Brad
 Posts: 87
Joined: 2008-04-22
User Profile |
My first attempts with the home brew did not work out great so I am a GF20 convert. I tried with both a Bubinga swirl and Makore Crotch, and after flattening/drying with the home brew it still wouldnt press into my router clamp properly for cutting. I did follow Darryl's recommendations, but, it still could have been my mixture. I really do not know. I will say that the Makore crotch turns out flat as a can be after the GF20 is applied (I have some pics if you like). I did find it messier to work with the home brew due to the glue and finding spots to hang up the screens for drying wasnt the handiest either in my space. With the GF20 I use paper towel once or twice and then toss it out. Thats just a cost of working with a burl/crotch material. The downside of the GF20 is you only have about 24hrs from application to getting the stock pressed, as you will notice the stock reverting to its wavy form and it starts to become harder to work with. Joe (woodworker) claims his brew last longer, but I didnt find that when I tried his. I am pretty sure his is the same as GF20, just labelled for him. In the end, you will probably have to try it out yourself. Veneer Systems will ship you some GF20 in short order.

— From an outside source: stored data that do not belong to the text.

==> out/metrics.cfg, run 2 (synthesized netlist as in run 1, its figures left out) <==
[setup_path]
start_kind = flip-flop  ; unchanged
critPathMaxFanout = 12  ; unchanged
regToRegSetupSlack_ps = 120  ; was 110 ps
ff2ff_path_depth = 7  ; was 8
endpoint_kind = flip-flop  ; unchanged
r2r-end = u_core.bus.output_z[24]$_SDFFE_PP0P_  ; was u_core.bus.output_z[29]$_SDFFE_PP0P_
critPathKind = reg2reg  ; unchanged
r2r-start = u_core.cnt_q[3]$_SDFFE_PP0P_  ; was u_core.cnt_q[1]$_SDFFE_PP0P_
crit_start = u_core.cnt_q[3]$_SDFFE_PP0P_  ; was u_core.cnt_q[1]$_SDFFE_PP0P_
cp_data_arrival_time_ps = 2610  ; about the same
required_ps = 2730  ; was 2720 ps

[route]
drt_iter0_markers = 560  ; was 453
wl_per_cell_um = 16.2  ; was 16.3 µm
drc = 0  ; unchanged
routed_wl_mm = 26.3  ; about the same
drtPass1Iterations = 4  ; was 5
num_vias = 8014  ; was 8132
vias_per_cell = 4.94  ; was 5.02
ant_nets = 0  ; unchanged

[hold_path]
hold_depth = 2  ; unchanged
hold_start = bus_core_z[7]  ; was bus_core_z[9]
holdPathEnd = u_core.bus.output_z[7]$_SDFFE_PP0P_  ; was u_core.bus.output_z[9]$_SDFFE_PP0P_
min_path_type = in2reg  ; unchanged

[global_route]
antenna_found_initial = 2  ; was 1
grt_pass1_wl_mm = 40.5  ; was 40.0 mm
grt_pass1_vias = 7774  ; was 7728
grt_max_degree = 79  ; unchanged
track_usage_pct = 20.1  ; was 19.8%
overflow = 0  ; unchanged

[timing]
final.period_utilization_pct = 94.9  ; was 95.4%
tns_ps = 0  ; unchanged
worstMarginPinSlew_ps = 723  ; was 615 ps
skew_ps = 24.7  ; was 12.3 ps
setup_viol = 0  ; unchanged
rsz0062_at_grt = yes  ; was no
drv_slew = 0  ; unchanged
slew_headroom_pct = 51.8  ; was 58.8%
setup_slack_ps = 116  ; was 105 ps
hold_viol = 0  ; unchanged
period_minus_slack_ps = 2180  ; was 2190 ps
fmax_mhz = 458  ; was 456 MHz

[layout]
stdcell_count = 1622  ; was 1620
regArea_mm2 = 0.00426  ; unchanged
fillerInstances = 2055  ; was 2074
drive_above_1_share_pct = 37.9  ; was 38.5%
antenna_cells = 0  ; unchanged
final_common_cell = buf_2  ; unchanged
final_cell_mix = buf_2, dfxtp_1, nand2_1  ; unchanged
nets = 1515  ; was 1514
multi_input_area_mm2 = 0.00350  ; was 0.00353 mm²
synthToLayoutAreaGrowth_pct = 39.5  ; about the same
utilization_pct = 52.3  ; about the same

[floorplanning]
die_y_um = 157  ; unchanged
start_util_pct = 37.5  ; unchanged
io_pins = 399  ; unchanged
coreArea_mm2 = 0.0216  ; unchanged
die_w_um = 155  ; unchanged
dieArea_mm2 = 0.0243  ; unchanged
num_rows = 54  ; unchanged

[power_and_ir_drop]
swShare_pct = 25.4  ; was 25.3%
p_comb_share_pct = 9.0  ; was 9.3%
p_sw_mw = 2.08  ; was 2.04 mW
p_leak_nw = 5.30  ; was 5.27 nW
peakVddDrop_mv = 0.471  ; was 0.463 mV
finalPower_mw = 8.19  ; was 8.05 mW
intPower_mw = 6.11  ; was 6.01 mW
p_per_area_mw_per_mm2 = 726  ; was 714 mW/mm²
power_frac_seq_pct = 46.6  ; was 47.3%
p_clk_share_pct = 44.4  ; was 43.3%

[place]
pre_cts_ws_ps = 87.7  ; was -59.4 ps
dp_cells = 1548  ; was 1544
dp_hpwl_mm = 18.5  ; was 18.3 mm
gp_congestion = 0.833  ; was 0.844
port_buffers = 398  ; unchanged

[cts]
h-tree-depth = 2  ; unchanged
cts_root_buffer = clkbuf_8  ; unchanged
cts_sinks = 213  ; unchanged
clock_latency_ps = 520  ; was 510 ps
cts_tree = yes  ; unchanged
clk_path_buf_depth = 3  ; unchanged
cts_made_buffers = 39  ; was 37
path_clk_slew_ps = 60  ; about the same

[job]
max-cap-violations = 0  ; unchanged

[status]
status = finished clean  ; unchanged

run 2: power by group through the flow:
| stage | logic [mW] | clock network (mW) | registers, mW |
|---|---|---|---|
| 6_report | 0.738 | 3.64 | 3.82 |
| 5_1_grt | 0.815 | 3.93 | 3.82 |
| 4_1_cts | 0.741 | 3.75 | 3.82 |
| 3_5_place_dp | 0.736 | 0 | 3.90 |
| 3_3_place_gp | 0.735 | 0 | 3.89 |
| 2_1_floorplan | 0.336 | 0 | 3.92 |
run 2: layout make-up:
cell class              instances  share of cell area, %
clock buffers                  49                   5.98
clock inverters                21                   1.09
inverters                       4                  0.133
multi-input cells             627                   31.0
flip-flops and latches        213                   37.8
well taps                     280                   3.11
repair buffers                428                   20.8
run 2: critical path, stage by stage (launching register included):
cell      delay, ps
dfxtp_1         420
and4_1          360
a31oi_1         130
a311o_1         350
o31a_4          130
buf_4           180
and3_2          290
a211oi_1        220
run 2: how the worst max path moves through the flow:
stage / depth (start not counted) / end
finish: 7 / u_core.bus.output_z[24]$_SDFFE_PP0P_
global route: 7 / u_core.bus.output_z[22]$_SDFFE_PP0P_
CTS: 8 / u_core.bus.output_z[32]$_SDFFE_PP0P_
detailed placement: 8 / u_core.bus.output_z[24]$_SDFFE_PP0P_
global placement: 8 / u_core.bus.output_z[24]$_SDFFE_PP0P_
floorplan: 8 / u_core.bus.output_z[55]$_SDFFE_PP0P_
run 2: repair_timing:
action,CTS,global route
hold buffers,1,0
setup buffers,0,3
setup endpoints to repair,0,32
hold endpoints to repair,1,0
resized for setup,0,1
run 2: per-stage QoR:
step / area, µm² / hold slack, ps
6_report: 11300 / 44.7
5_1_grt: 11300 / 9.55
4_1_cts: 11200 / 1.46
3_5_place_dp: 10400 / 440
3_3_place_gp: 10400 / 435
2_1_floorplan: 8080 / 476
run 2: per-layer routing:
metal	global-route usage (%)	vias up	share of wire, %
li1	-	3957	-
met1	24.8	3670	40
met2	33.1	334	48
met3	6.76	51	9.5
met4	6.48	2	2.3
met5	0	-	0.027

As for re-softening, I have not found that to be a problem, but I am usually pretty careful to plan my project to avoid the added time/cost of re-softening. GF20 is not incredibly easy for me to get and the cost does add up a bit.
I have only tried a few burl/crotches thus far. The Bubinga swirl stock I have is a bit thicker and I still have not managed to get it flat enough. The Makore works out perfectly, and I just got in some Carpathian Burl that I know is going to work out perfectly flat too.